What is a Software Transactional Memory all about?

So what´s the fuzz about STM? They make it much, much easier to program multithreaded code sharing in-memory resources. And I´d like to emphasize, an STM makes it easier, not necessarily more performing.

Parallel programming traditionally is quite hard. Once you go beyond starting just a couple of threads in the background using the .NET ThreadPool and try to access shared in-memory structures you´ll realize, multithreading is not for the faint of heart. Synchronizing access to those shared data structures can become very difficult to get right. Juggling around with all the locking options of the .NET Framework to avoid deadlock and not make the whole thing too slow by locking in a too coarse grained fashion quickly uses up a lot of your brainpower. And then comes debugging multiple threads...

To make a long story short: Multithreading with access shared in-memory resources today is much too difficult for the masses really exploit it. That means, all the brandnew multi-core/multi-processor power is of little use at least for your own applications. Sad, isn´t it?

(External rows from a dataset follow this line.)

<file path="src/rtl/lut_pkg.sv">
// lut_pkg: shared widths and loader state encoding for the line-instruction LUT.
package lut_pkg;
    localparam int LUT_ADDR_W = 8;
    localparam int LUT_DATA_W = 16;
    localparam int BYTE_W     = 8;
    typedef enum logic [1:0] {IDLE, LOAD_HI, LOAD_LO, DONE} load_state_t;
endpackage

</file>
<file path="src/rtl/lut_loader_if.sv">
// lut_loader_if: byte-stream load port, session status and LUT read port.
interface lut_loader_if;
    import lut_pkg::*;
    logic                  start;
    logic [BYTE_W-1:0]     wr_byte;
    logic                  wr_valid;
    logic                  wr_last;
    logic                  wr_ready;
    logic                  load_busy;
    logic                  load_done;
    logic [LUT_ADDR_W:0]   load_count;
    logic [LUT_ADDR_W-1:0] lut_addr;
    logic [LUT_DATA_W-1:0] lut_out;
    modport master (
        output start, wr_byte, wr_valid, wr_last, lut_addr,
        input  wr_ready, load_busy, load_done, load_count, lut_out
    );
    modport slave (
        input  start, wr_byte, wr_valid, wr_last, lut_addr,
        output wr_ready, load_busy, load_done, load_count, lut_out
    );
endinterface

</file>
<file path="src/rtl/lut_ram.sv">
// lut_ram: table with one synchronous write port and one combinational read port.
module lut_ram
    import lut_pkg::*;
#(
    parameter int AW = LUT_ADDR_W,
    parameter int DW = LUT_DATA_W
) (
    input  logic          clk,
    input  logic          we,
    input  logic [AW-1:0] waddr,
    input  logic [DW-1:0] wdata,
    input  logic [AW-1:0] raddr,
    output logic [DW-1:0] rdata
);
    logic [DW-1:0] r_mem [2**AW];
    always_ff @(posedge clk) begin
        if (we) r_mem[waddr] <= wdata;
    end
    assign rdata = r_mem[raddr];
endmodule

</file>
<file path="src/rtl/lut_loader.sv">
// lut_loader: packs a hi/lo byte stream into LUT entries at auto-incrementing addresses.
module lut_loader
    import lut_pkg::*;
(
    input  logic         clk,
    input  logic         reset,
    lut_loader_if.slave  bus
);
    load_state_t           r_state;
    logic [LUT_ADDR_W-1:0] r_ptr;
    logic [BYTE_W-1:0]     r_hi;
    logic [LUT_ADDR_W:0]   r_count;
    logic                  r_ready;
    logic                  r_busy;
    logic                  r_done;
    logic                  w_accept;
    logic                  w_we;
    logic                  w_end;
    assign w_accept = bus.wr_valid && r_ready;
    // start and reset both win over a byte accepted on the same edge
    assign w_we  = w_accept && r_state == LOAD_LO && !bus.start && !reset;
    assign w_end = bus.wr_last || r_ptr == '1;
    always_ff @(posedge clk) begin
        if (reset) begin
            r_state <= IDLE;
            r_ptr   <= '0;
            r_hi    <= '0;
            r_count <= '0;
            r_ready <= 1'b0;
            r_busy  <= 1'b0;
            r_done  <= 1'b0;
        end else if (bus.start) begin
            r_state <= LOAD_HI;
            r_ptr   <= '0;
            r_hi    <= '0;
            r_count <= '0;
            r_ready <= 1'b1;
            r_busy  <= 1'b1;
            r_done  <= 1'b0;
        end else if (w_accept && r_state == LOAD_HI) begin
            r_hi    <= bus.wr_byte;
            r_state <= LOAD_LO;
        end else if (w_accept && r_state == LOAD_LO) begin
            r_ptr   <= r_ptr + 1'b1;
            r_count <= r_count + 1'b1;
            r_state <= w_end ? DONE : LOAD_HI;
            r_ready <= !w_end;
            r_busy  <= !w_end;
            r_done  <= w_end;
        end
    end
    assign bus.wr_ready   = r_ready;
    assign bus.load_busy  = r_busy;
    assign bus.load_done  = r_done;
    assign bus.load_count = r_count;
    lut_ram u_ram (
        .clk   (clk),
        .we    (w_we),
        .waddr (r_ptr),
        .wdata ({r_hi, bus.wr_byte}),
        .raddr (bus.lut_addr),
        .rdata (bus.lut_out)
    );
endmodule

</file>
<file path="src/flat_wrapper.sv">
// flat-port wrapper written by rule: the top's interface ports become plain ports
module lut_loader_flat import lut_pkg::*;
  (clk, reset, bus_start, bus_wr_byte, bus_wr_valid, bus_wr_last, bus_lut_addr, bus_wr_ready, bus_load_busy, bus_load_done, bus_load_count, bus_lut_out);
  lut_loader_if bus_i ();
  input  logic clk;
  input  logic reset;
  input wire logic [$bits(bus_i.start)-1:0] bus_start;
  input wire logic [$bits(bus_i.wr_byte)-1:0] bus_wr_byte;
  input wire logic [$bits(bus_i.wr_valid)-1:0] bus_wr_valid;
  input wire logic [$bits(bus_i.wr_last)-1:0] bus_wr_last;
  input wire logic [$bits(bus_i.lut_addr)-1:0] bus_lut_addr;
  output wire logic [$bits(bus_i.wr_ready)-1:0] bus_wr_ready;
  output wire logic [$bits(bus_i.load_busy)-1:0] bus_load_busy;
  output wire logic [$bits(bus_i.load_done)-1:0] bus_load_done;
  output wire logic [$bits(bus_i.load_count)-1:0] bus_load_count;
  output wire logic [$bits(bus_i.lut_out)-1:0] bus_lut_out;
  assign bus_i.start = bus_start;
  assign bus_i.wr_byte = bus_wr_byte;
  assign bus_i.wr_valid = bus_wr_valid;
  assign bus_i.wr_last = bus_wr_last;
  assign bus_i.lut_addr = bus_lut_addr;
  assign bus_wr_ready = bus_i.wr_ready;
  assign bus_load_busy = bus_i.load_busy;
  assign bus_load_done = bus_i.load_done;
  assign bus_load_count = bus_i.load_count;
  assign bus_lut_out = bus_i.lut_out;
  lut_loader u_core (.clk(clk), .reset(reset), .bus(bus_i));
endmodule
</file>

But fortunately STM comes to the rescue. It promises to aleviate you from all the nitty gritty detail of shared data structure access synchronization by giving you the same programming model for in-memory data access as you are used to for database access. Instead of locking individual records in a database you just wrap all your access code in a transaction and let the database engine do the locking.

That´s right what STM offers: just wrap a transaction around your in-memory work and in the end commit all changes. Juval Löwy has already demonstrated something along this line based on the System.Transactions namespace [6]. However, his transaction aware collections are very coarse grained. Also .NET Transactions don´t care for threadsafety. They isolate work done on volatile data structures in different transactions - but they don´t help avoiding access conflicts of concurrently running code.

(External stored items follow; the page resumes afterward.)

**src/rtl/edge_detector_mc_pkg.sv**
```systemverilog
// Shared types and constants for the multi-channel edge detector.
// Used by every build; the optional sticky flag is EDGE_DETECTOR_STICKY_EN.
package edge_detector_pkg;

  localparam int unsigned DEF_CHANNELS        = 4;
  localparam int unsigned DEF_SYNC_STAGES     = 2;
  localparam int unsigned DEF_DEBOUNCE_CYCLES = 4;
  localparam logic        DEF_INIT_LEVEL      = 1'b0;

  typedef enum logic {
    ST_STABLE  = 1'b0,
    ST_PENDING = 1'b1
  } chan_state_e;

  typedef struct packed {
    logic level;
    logic rise;
    logic fall;
  } chan_out_t;

  function automatic int unsigned cnt_width(input int unsigned debounce_cycles);
    return $clog2(debounce_cycles + 1);
  endfunction

endpackage

```
**src/rtl/edge_detector_mc_if.sv**
```systemverilog
// Channel bus between the raw inputs and the edge detector outputs.
// Optional evt_clr/evt_flag are present only with EDGE_DETECTOR_STICKY_EN.
interface edge_detector_mc_if
  import edge_detector_pkg::*;
#(
  parameter int unsigned CHANNELS = DEF_CHANNELS
);

  logic [CHANNELS-1:0] sig_in;
  logic [CHANNELS-1:0] level_out;
  logic [CHANNELS-1:0] posedge_out;
  logic [CHANNELS-1:0] negedge_out;
  logic [CHANNELS-1:0] anyedge_out;
`ifdef EDGE_DETECTOR_STICKY_EN
  logic [CHANNELS-1:0] evt_clr;
  logic [CHANNELS-1:0] evt_flag;
`endif

  modport master (
`ifdef EDGE_DETECTOR_STICKY_EN
    output evt_clr,
    input  evt_flag,
`endif
    output sig_in,
    input  level_out,
    input  posedge_out,
    input  negedge_out,
    input  anyedge_out
  );

  modport slave (
`ifdef EDGE_DETECTOR_STICKY_EN
    input  evt_clr,
    output evt_flag,
`endif
    input  sig_in,
    output level_out,
    output posedge_out,
    output negedge_out,
    output anyedge_out
  );

endinterface

```
**src/rtl/edge_detector_mc_chan.sv**
```systemverilog
// One channel: synchroniser chain, debounce FSM/counter and edge pulses.
// The sticky event flag is built only with EDGE_DETECTOR_STICKY_EN.
module edge_chan
  import edge_detector_pkg::*;
#(
  parameter int unsigned SYNC_STAGES     = DEF_SYNC_STAGES,
  parameter int unsigned DEBOUNCE_CYCLES = DEF_DEBOUNCE_CYCLES,
  parameter logic        INIT_LEVEL      = DEF_INIT_LEVEL
) (
  input  logic      clk,
  input  logic      rst_n,
  input  logic      i_sig,
`ifdef EDGE_DETECTOR_STICKY_EN
  input  logic      i_evt_clr,
  output logic      o_evt_flag,
`endif
  output chan_out_t o_out
);

  localparam int unsigned    CW       = cnt_width(DEBOUNCE_CYCLES);
  localparam logic [CW-1:0]  CNT_LAST = CW'(DEBOUNCE_CYCLES - 1);

  logic [SYNC_STAGES-1:0] r_sync;
  chan_state_e            r_state;
  chan_state_e            w_state_nxt;
  logic [CW-1:0]          r_cnt;
  logic [CW-1:0]          w_cnt_nxt;
  logic                   r_level;
  logic                   r_rise;
  logic                   r_fall;
  logic                   w_s;
  logic                   w_accept;

  assign w_s = r_sync[SYNC_STAGES-1];

  // Synchroniser: newest sample enters at bit 0.
  always_ff @(posedge clk or negedge rst_n) begin
    if (!rst_n) r_sync <= {SYNC_STAGES{INIT_LEVEL}};
    else        r_sync <= {r_sync[SYNC_STAGES-2:0], i_sig};
  end

  always_ff @(posedge clk or negedge rst_n) begin
    if (!rst_n) begin
      r_state <= ST_STABLE;
      r_cnt   <= '0;
      r_level <= INIT_LEVEL;
      r_rise  <= 1'b0;
      r_fall  <= 1'b0;
    end else begin
      r_state <= w_state_nxt;
      r_cnt   <= w_cnt_nxt;
      r_level <= r_level ^ w_accept;
      r_rise  <= w_accept & ~r_level;
      r_fall  <= w_accept & r_level;
    end
  end

  // Acceptance fires once the new level has been seen DEBOUNCE_CYCLES times in a row.
  always_comb begin
    w_state_nxt = r_state;
    w_cnt_nxt   = r_cnt;
    w_accept    = 1'b0;
    unique case (r_state)
      ST_STABLE: begin
        if (w_s != r_level) begin
          if (r_cnt == CNT_LAST) begin
            w_accept  = 1'b1;
            w_cnt_nxt = '0;
          end else begin
            w_state_nxt = ST_PENDING;
            w_cnt_nxt   = r_cnt + CW'(1);
          end
        end else begin
          w_cnt_nxt = '0;
        end
      end
      ST_PENDING: begin
        if (w_s == r_level) begin
          w_state_nxt = ST_STABLE;
          w_cnt_nxt   = '0;
        end else if (r_cnt == CNT_LAST) begin
          w_accept    = 1'b1;
          w_state_nxt = ST_STABLE;
          w_cnt_nxt   = '0;
        end else begin
          w_cnt_nxt = r_cnt + CW'(1);
        end
      end
    endcase
  end

`ifdef EDGE_DETECTOR_STICKY_EN
  logic r_flag;

  // A new edge overrides a clear arriving on the same clock.
  always_ff @(posedge clk or negedge rst_n) begin
    if (!rst_n)         r_flag <= 1'b0;
    else if (w_accept)  r_flag <= 1'b1;
    else if (i_evt_clr) r_flag <= 1'b0;
  end

  assign o_evt_flag = r_flag;
`endif

  assign o_out = '{level: r_level, rise: r_rise, fall: r_fall};

endmodule

```
**src/rtl/edge_detector_mc.sv**
```systemverilog
// Multi-channel debounced edge detector: CHANNELS independent edge_chan instances.
// Define EDGE_DETECTOR_STICKY_EN to add per-channel sticky event flags.
module edge_detector_mc
  import edge_detector_pkg::*;
#(
  parameter int unsigned CHANNELS        = DEF_CHANNELS,
  parameter int unsigned SYNC_STAGES     = DEF_SYNC_STAGES,
  parameter int unsigned DEBOUNCE_CYCLES = DEF_DEBOUNCE_CYCLES,
  parameter logic        INIT_LEVEL      = DEF_INIT_LEVEL
) (
  input logic               clk,
  input logic               rst_n,
  edge_detector_mc_if.slave bus
);

  logic [CHANNELS-1:0] w_level;
  logic [CHANNELS-1:0] w_rise;
  logic [CHANNELS-1:0] w_fall;
`ifdef EDGE_DETECTOR_STICKY_EN
  logic [CHANNELS-1:0] w_flag;
`endif

  for (genvar gi = 0; gi < int'(CHANNELS); gi++) begin : g_chan
    chan_out_t w_out;

    edge_chan #(
      .SYNC_STAGES     (SYNC_STAGES),
      .DEBOUNCE_CYCLES (DEBOUNCE_CYCLES),
      .INIT_LEVEL      (INIT_LEVEL)
    ) u_chan (
      .clk        (clk),
      .rst_n      (rst_n),
      .i_sig      (bus.sig_in[gi]),
`ifdef EDGE_DETECTOR_STICKY_EN
      .i_evt_clr  (bus.evt_clr[gi]),
      .o_evt_flag (w_flag[gi]),
`endif
      .o_out      (w_out)
    );

    assign w_level[gi] = w_out.level;
    assign w_rise[gi]  = w_out.rise;
    assign w_fall[gi]  = w_out.fall;
  end

  assign bus.level_out   = w_level;
  assign bus.posedge_out = w_rise;
  assign bus.negedge_out = w_fall;
  assign bus.anyedge_out = w_rise | w_fall;
`ifdef EDGE_DETECTOR_STICKY_EN
  assign bus.evt_flag    = w_flag;
`endif

endmodule

```
**src/flat_wrapper.sv**
```systemverilog
// flat-port wrapper written by rule: the top's interface ports become plain ports
module edge_detector_mc_flat import edge_detector_pkg::*;
#(
  parameter int unsigned CHANNELS        = DEF_CHANNELS,
  parameter int unsigned SYNC_STAGES     = DEF_SYNC_STAGES,
  parameter int unsigned DEBOUNCE_CYCLES = DEF_DEBOUNCE_CYCLES,
  parameter logic        INIT_LEVEL      = DEF_INIT_LEVEL
)
  (clk, rst_n, bus_sig_in, bus_level_out, bus_posedge_out, bus_negedge_out, bus_anyedge_out);
  edge_detector_mc_if #(.CHANNELS(CHANNELS)) bus_i ();
  input logic clk;
  input logic rst_n;
  input wire logic [$bits(bus_i.sig_in)-1:0] bus_sig_in;
  output wire logic [$bits(bus_i.level_out)-1:0] bus_level_out;
  output wire logic [$bits(bus_i.posedge_out)-1:0] bus_posedge_out;
  output wire logic [$bits(bus_i.negedge_out)-1:0] bus_negedge_out;
  output wire logic [$bits(bus_i.anyedge_out)-1:0] bus_anyedge_out;
  assign bus_i.sig_in = bus_sig_in;
  assign bus_level_out = bus_i.level_out;
  assign bus_posedge_out = bus_i.posedge_out;
  assign bus_negedge_out = bus_i.negedge_out;
  assign bus_anyedge_out = bus_i.anyedge_out;
  edge_detector_mc #(.CHANNELS(CHANNELS), .SYNC_STAGES(SYNC_STAGES), .DEBOUNCE_CYCLES(DEBOUNCE_CYCLES), .INIT_LEVEL(INIT_LEVEL)) u_core (.clk(clk), .rst_n(rst_n), .bus(bus_i));
endmodule
```
**config.mk**
```make
export PLATFORM = sky130hd
export DESIGN_NAME = edge_detector_mc_flat
export DESIGN_NICKNAME = d
export VERILOG_FILES = /design/src/rtl/edge_detector_mc_pkg.sv /design/src/rtl/edge_detector_mc_if.sv /design/src/rtl/edge_detector_mc_chan.sv /design/src/rtl/edge_detector_mc.sv /design/src/flat_wrapper.sv
export SDC_FILE = /design/constraint.sdc
export NUM_CORES = 1
export LEC_CHECK = 0
export ABC_AREA = 0
export CAP_MARGIN = 20
export CORE_ASPECT_RATIO = 2
export CORE_MARGIN = 2
export CORE_UTILIZATION = 40
export CTS_BUF_LIST = sky130_fd_sc_hd__clkbuf_8
export DETAILED_ROUTE_END_ITERATION = 7
export DONT_BUFFER_PORTS = 1
export GPL_TIMING_DRIVEN = 0
export PLACE_DENSITY = 0.63
export REMOVE_ABC_BUFFERS = 1
export SLEW_MARGIN = 20
export SYNTH_ARGS = -nofsm -noshare
export SYNTH_HDL_FRONTEND = slang
export SYNTH_SLANG_ARGS = --single-unit
```
**constraint.sdc**
```tcl
create_clock -name clk -period 2.6 [get_ports clk]
set_clock_uncertainty 0.1 [all_clocks]
set_input_delay 0.52 -clock clk [delete_from_list [all_inputs] [get_ports clk]]
set_output_delay 0.52 -clock clk [all_outputs]
set_load 0.005 [all_outputs]
```
# Word level (Yosys, flattened, before mapping)
# Cells that the tools add are included.
totals:
  ff_bits: 36
  latchBits: 0
  ramBits: 0
  rom_bits: 0
  output_inout_bits: 16
  word_cells: 109
  memories: 0
classes:
  add_sub_neg: 4
  multipliers: 0
  n_div: 0
  order_cmp: 0
  n_eq_ne: 12
  n_shift: 0
  n_mux: 48
  bitwise: 21
  n_reduce_logical: 0
op_table:
  columns: ["cell", "count"]
  rows:
  - ["3-bit two-way mux", 12]
  - ["1-bit two-way mux", 24]
  - ["3-bit case mux with 2 select lines", 4]
  - ["1-bit case mux with 2 select lines", 8]
  - ["3-bit by 1-bit adder with 3-bit output, second input constant", 4]
  - ["3-bit by 2-bit equality test with 1-bit output, second input constant", 4]
  - ["1-bit bitwise AND", 8]
  - ["1-bit NOT", 8]
  - ["1-bit equality test", 4]
  - ["1-bit inequality test", 4]
  - ["4-bit bitwise OR", 1]
  - ["1-bit XOR", 4]

# Depth between registers and ports, before layout
logic_depth:
  depth_word: 5
  ltp_mapped: 5

# Hierarchy
# Synthesis repeated with hierarchy kept, for this count alone.
hier_totals:
  hier_cells: 92
  hier_area_um2: 1326.3
modules_own_cells:
  columns: ["mod", "n_inst", "cells_each", "area_per_inst_um2", "seq_area_each_um2"]
  rows:
  - ["edge_chan", 4, 22, 325.3, 200.2]
  - ["edge_detector_mc", 1, 4, 25.0, 0.0]

# Worst setup path before layout
# Ideal clock, no wire load.
synth_timing:
  path_kind: "reg-to-reg"
  startpoint: "register u_core.g_chan[2].u_chan.r_cnt[0]"
  endpoint: "register u_core.g_chan[2].u_chan.r_level"
  setup_ns: 0.113
  arrival_ns: 1.139
  required_time_ns: 2.387
  path_slack_ns: 1.248
  path_stages_with_launch: 6
  n_path_buf: 0
  period_less_slack_ns: 1.352
  path_cell_list: "dfrtp_1 > ha_1 > nor2b_1 > nor2b_1 > ha_1 > inv_1"
synth_via:
  elab_chain_len: 5
  elab_cells_between_ends: 6
  classes_between: "1 x eq/ne; 4 x mux; 1 x bitwise"
synth_lines:
  columns: ["item", "line_no", "source"]
  rows:
  - ["start, declared", "edge_detector_mc_chan.sv:26", "logic [CW-1:0] r_cnt;"]
  - ["start signal, assigned", "edge_detector_mc_chan.sv:51", "r_cnt <= w_cnt_nxt;"]
  - ["3-bit by 2-bit equality test with 1-bit output (*)", "edge_detector_mc_chan.sv:66, edge_detector_mc_chan.sv:81", null]
  - ["1-bit two-way mux (*)", "edge_detector_mc_chan.sv:66, edge_detector_mc_chan.sv:81", null]
  - ["1-bit two-way mux, on equally long branches", "edge_detector_mc_chan.sv:78, edge_detector_mc_chan.sv:65", null]
  - ["1-bit case mux with 2 select lines (*)", "edge_detector_mc_chan.sv:63", "unique case (r_state)"]
  - ["1-bit XOR (*)", "edge_detector_mc_chan.sv:52", "r_level <= r_level ^ w_accept;"]
  - ["end signal, assigned", "edge_detector_mc_chan.sv:52", null]
  - ["end, declared", "edge_detector_mc_chan.sv:28", "logic r_level;"]
# Every way passes the cells marked *; elsewhere a longest branch is shown, timed or not.

# Final worst setup path
layout_timing:
  startpoint: "register u_core.g_chan[0].u_chan.r_fall"
  endpoint: "output bus_anyedge_out[0]"
layout_via:
  elab_chain_len: 1
layout_lines:
  columns: ["item", "line_no", "source"]
  rows:
  - ["start, declared", "edge_detector_mc_chan.sv:30", "logic r_fall;"]
  - ["start signal, assigned", "edge_detector_mc_chan.sv:54", "r_fall <= w_accept & r_level;"]
  - ["4-bit bitwise OR", "edge_detector_mc.sv:49", "assign bus.anyedge_out = w_rise | w_fall;"]
  - ["end, declared", "flat_wrapper.sv:17", "output wire logic [$bits(bus_i.anyedge_out)-1:0] bus_anyedge_out;"]
# No other way between the ends.

==> impl_metrics.py <==
metrics = {
    "sta": {
        "max_freq_mhz": 630,
        "finalHoldViolations": 0,
        "period_share": 0.610,
        "timing_worst_slew_pin_value_ns": 0.321,
        "finalSetupViolCount": 0,
        "rsz0062_at_grt": "no",
        "slew_viol_final": 0,
        "timing.final.crit_period_ns": 1.59,
        "layout_setup_ws_ns": 1.01,
        "tns_ns": 0,
        "worst_slew_margin_rel": 0.785,
    },
    "synthesis": {
        "most_used_dff_post_synth": "sky130_fd_sc_hd__dfrtp_1",
        "synth_common_cells": "32 x sky130_fd_sc_hd__dfrtp_1, 12 x sky130_fd_sc_hd__buf_4, 12 x sky130_fd_sc_hd__ha_1",
        "flops_latches_synth": 32,
        "cell_taking_the_most_area_after_synthesis": "sky130_fd_sc_hd__dfrtp_1",
        "most_common_cell_in_the_netlist": "sky130_fd_sc_hd__dfrtp_1",
        "synthTopCellsByArea": "sky130_fd_sc_hd__dfrtp_1 64%, sky130_fd_sc_hd__ha_1 12%, sky130_fd_sc_hd__buf_4 7.2%, sky130_fd_sc_hd__nor2b_1 5.0%, sky130_fd_sc_hd__nor3b_1 3.6%",
        "synthesis.yosys.warnings": 0,
        "synth.yosys.seq_area_share": 0.636,
        "synthesis.area_mm2": 0.00126,
        "syn-mean-instance-area_um2": 13.7,
        "ys_async_sr_fraction": 1.00,
        "gate_count_post_synth": 92,
        "post-synth-top-area-fraction": 0.636,
        "synth.distinct_cells": 9,
        "number_of_enable_flip_flop_cells_after_synthesis": 0,
    },
    "layout": {
        "finalCoreUtilization": 0.445,
        "drive_gt1_frac": 0.122,
        "antenna_cells": 0,
        "synthToLayoutAreaGrowth_pct": 5.37,
        "finalNetCount": 107,
    },
    "job": {
        "cap_violations": 0,
    },
    "place": {
        "placement.setup.worst_slack_ns": 1.16,
        "dp.final_hpwl_um": 1050,
        "finalWeightedCongestion": 0.682,
        "buffer_ports.inserted": 0,
    },
    "cts": {
        "post-cts-setup-buffer-count": 0,
        "clock_tree.htree_level_count": 2,
        "worst_setup_hold_path_clk_slew_ns": 0.06,
        "post_cts_hold_buffer_count": 2,
        "cts_repair_resize_count": 0,
        "tritoncts_clock_tree": "done",
        "tritoncts.num_buffers": 5,
        "clockBufferDepth": 2,
        "cts_root_buf": "sky130_fd_sc_hd__clkbuf_8",
        "clock-sinks": 32,
        "clock_insertion_delay_worst_skew_ns": 0.27,
    },
    "detailed_routing": {
        "detail_route.vias_per_cell": 4.83,
        "vias": 580,
        "drt-pass1-iter-count": 2,
        "drt_first_iter_violations": 22,
        "drt-total-wl_um": 1470,
        "drtAntennaViolNets": 0,
        "route.detailed.wl_per_inst_um": 12.3,
        "drc": 0,
    },
    "min_path": {
        "min_path_type": "in -> reg",
    },
    "critical_path": {
        "cpMaxStageDelayCell": "sky130_fd_sc_hd__dfrtp_1",
        "worstSetupPathType": "reg -> out",
        "critical_path_arrival_ns": 0.97,
        "critical_path.top_delay_family": "flip-flops",
        "worstPathRequired_ns": 1.98,
        "timing.critical_path.to_type": "primary output",
        "timing.critical_path.buf_inv": 0,
        "critPathMaxStageDelay_ns": 0.39,
        "cp_cell_sequence": "or2_2",
        "path_max_fanout": 2,
        "timing.critical_path.from_type": "register",
    },
    "global_route": {
        "grt_antenna_before_repair": 0,
        "grt_busiest_layer": "met2",
        "met2_usage": 0.150,
        "grt_pass1_vias": 617,
        "global_route_wire_length_before_repair_um": 2700,
        "gr-usage-met1": 0.107,
        "grt-ovfl-total": 0,
        "gr-usage-met3": 0.0652,
        "grt_start_max_net_pins": 33,
        "grt_usage": 0.103,
    },
    "power": {
        "p_leak_nw": 0.705,
        "p_per_area_mw_per_mm2": 960,
        "peakVddDrop_mv": 0.514,
    },
    "die": {
        "num_io_pins": 22,
        "start_util": 0.423,
        "dieWidth_um": 43.7,
        "die_height_um": 83.3,
        "design.core.area_mm2": 0.00298,
        "die-area_mm2": 0.00364,
        "fp-row-count": 28,
    },
    "outcome": {
        "status": "finished clean",
    },
}
## worst paths after layout
path / startpoint / to / slack, ns / cells past startpoint
worst max-delay path: u_core.g_chan[0].u_chan.r_fall / bus_anyedge_out[0] / 1.01 / 1
worst min-delay path: bus_sig_in[0] / u_core.g_chan[0].u_chan.r_sync[0] / 0.17 / 0
worst max register to register: u_core.g_chan[2].u_chan.r_cnt[0] / u_core.g_chan[2].u_chan.r_level / 1.16 / 5
worst min register to register: u_core.g_chan[3].u_chan.r_sync[0] / u_core.g_chan[3].u_chan.r_sync[1] / 0.25 / 0
max in group asynchronous: rst_n / u_core.g_chan[1].u_chan.r_sync[0] / 1.65 / 2
min in group asynchronous: rst_n / u_core.g_chan[0].u_chan.r_sync[1] / 0.58 / 2
## cell families after synthesis
logic type,after synthesis,synth area share
adders and majority gates,12,0.119
DFF,32,0.636
xor gates and xnor gates,4,0.0278
and+or+nand+nor,24,0.121
buffers and inverters,20,0.0954
## final cells by class
cell class | count | area, µm²
clock buffer | 6 | 82.6
inverter | 8 | 30.0
fill | 254 | 1650
timing repair buffer | 2 | 30.0
sequential | 32 | 801
tap | 30 | 37.5
clock inverter | 2 | 7.51
multi-input combinational | 40 | 338
## cell usage in the layout, fill, tap and decap left out
cell / n
sky130_fd_sc_hd__nor3b_1: 6
sky130_fd_sc_hd__xnor2_1: 4
sky130_fd_sc_hd__ha_1: 12
sky130_fd_sc_hd__buf_12: 1
sky130_fd_sc_hd__nor2b_1: 10
sky130_fd_sc_hd__or2_2: 4
sky130_fd_sc_hd__dlygate4sd3_1: 1
sky130_fd_sc_hd__inv_1: 10
sky130_fd_sc_hd__clkbuf_8: 6
sky130_fd_sc_hd__dfrtp_1: 32
sky130_fd_sc_hd__nor3_1: 4
## state kept, by name (all words and copies together), names as in the netlist
signal                        cells
u_core.g_chan.u_chan.r_rise       4
u_core.g_chan.u_chan.r_sync       8
u_core.g_chan.u_chan.r_cnt       12
u_core.g_chan.u_chan.r_level      4
u_core.g_chan.u_chan.r_fall       4
## metrics by stage
step	hold slack, ns	std cells	total power [W]	cell area, µm²
5_1_grt	0.146	120	0.00138	1330
2_1_floorplan	0.124	80	0.000844	1170
3_5_place_dp	0.125	110	0.000909	1210
4_1_cts	0.157	120	0.00131	1330
3_3_place_gp	0.125	110	0.000883	1210
6_report	0.171	120	0.00127	1330
## worst reg2reg max path, delay by kind of cell, from the launching register on
family	cells	cell delay, ns
adders and majority gates	2	0.51
buffers and inverters	1	0.04
DFF	1	0.39
and+or+nand+nor	2	0.30
## metal layers
layer	wire length [µm]	share of wire
met1	563	0.38
met3	115	0.078
met2	771	0.52
met5	0	0
met4	21	0.014
## where the power goes
| group | switching [W] | total, W | internal, W |
|---|---|---|---|
| logic | 0.000119 | 0.000229 | 0.000110 |
| registers | 0.0000779 | 0.000673 | 0.000595 |
| clock network | 0.000163 | 0.000371 | 0.000208 |
| total | 0.000360 | 0.00127 | 0.000913 |
Power figures use the tool's default switching activity.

Sounds too abstract to you? Ok, let´s look at some code...

Simple Example

The canonical example for transactions probably is transfering money between two accounts. So why deviate from this? Here´s how such a transfer could look in memory:

    1 static void Main()
    2 {
    3     double myAccount;
    4     double yourAccount;
    5 
    6     myAccount = 1000;
    7     yourAccount = 500;
    8 
    9     double amountToTransfer = 150;
   10     myAccount -= amountToTransfer;
   11     yourAccount += amountToTransfer;
   12 }

All´s fine as long as nothing bad happens between subtracting the amount to be transferred from one account and adding it to the other account. If an error occurred during some processing between above lines 10 and 11 the accounts would be in an inconsistent state. It´s right the same as with databases. And as with databases the solution to the problem are transactions.

There´s the solution to the same problem using .NET Software Transactional Memory:

    1 static void Main(string[] args)
    2 {
    3     INstmObject<double> myAccount;
    4     INstmObject<double> yourAccount;
    5 
    6     myAccount = NstmMemory.CreateObject<double>(1000);
    7     yourAccount = NstmMemory.CreateObject<double>(500);
    8 
    9     using (INstmTransaction tx = NstmMemory.BeginTransaction())
   10     {
   11         double amountToTransfer = 150;
   12 
   13         myAccount.Write(myAccount.Read() - amountToTransfer);
   14         yourAccount.Write(yourAccount.Read() + amountToTransfer);
   15 
   16         tx.Commit();
   17     }
   18 
   19     Console.WriteLine("My account balance: {0}", myAccount.Read());
   20     Console.WriteLine("Your account balance: {0}", yourAccount.Read());
   21 }

The code structure has not changed - but the outcome is threadsafe and transactional at the same time. No explicit locks needed.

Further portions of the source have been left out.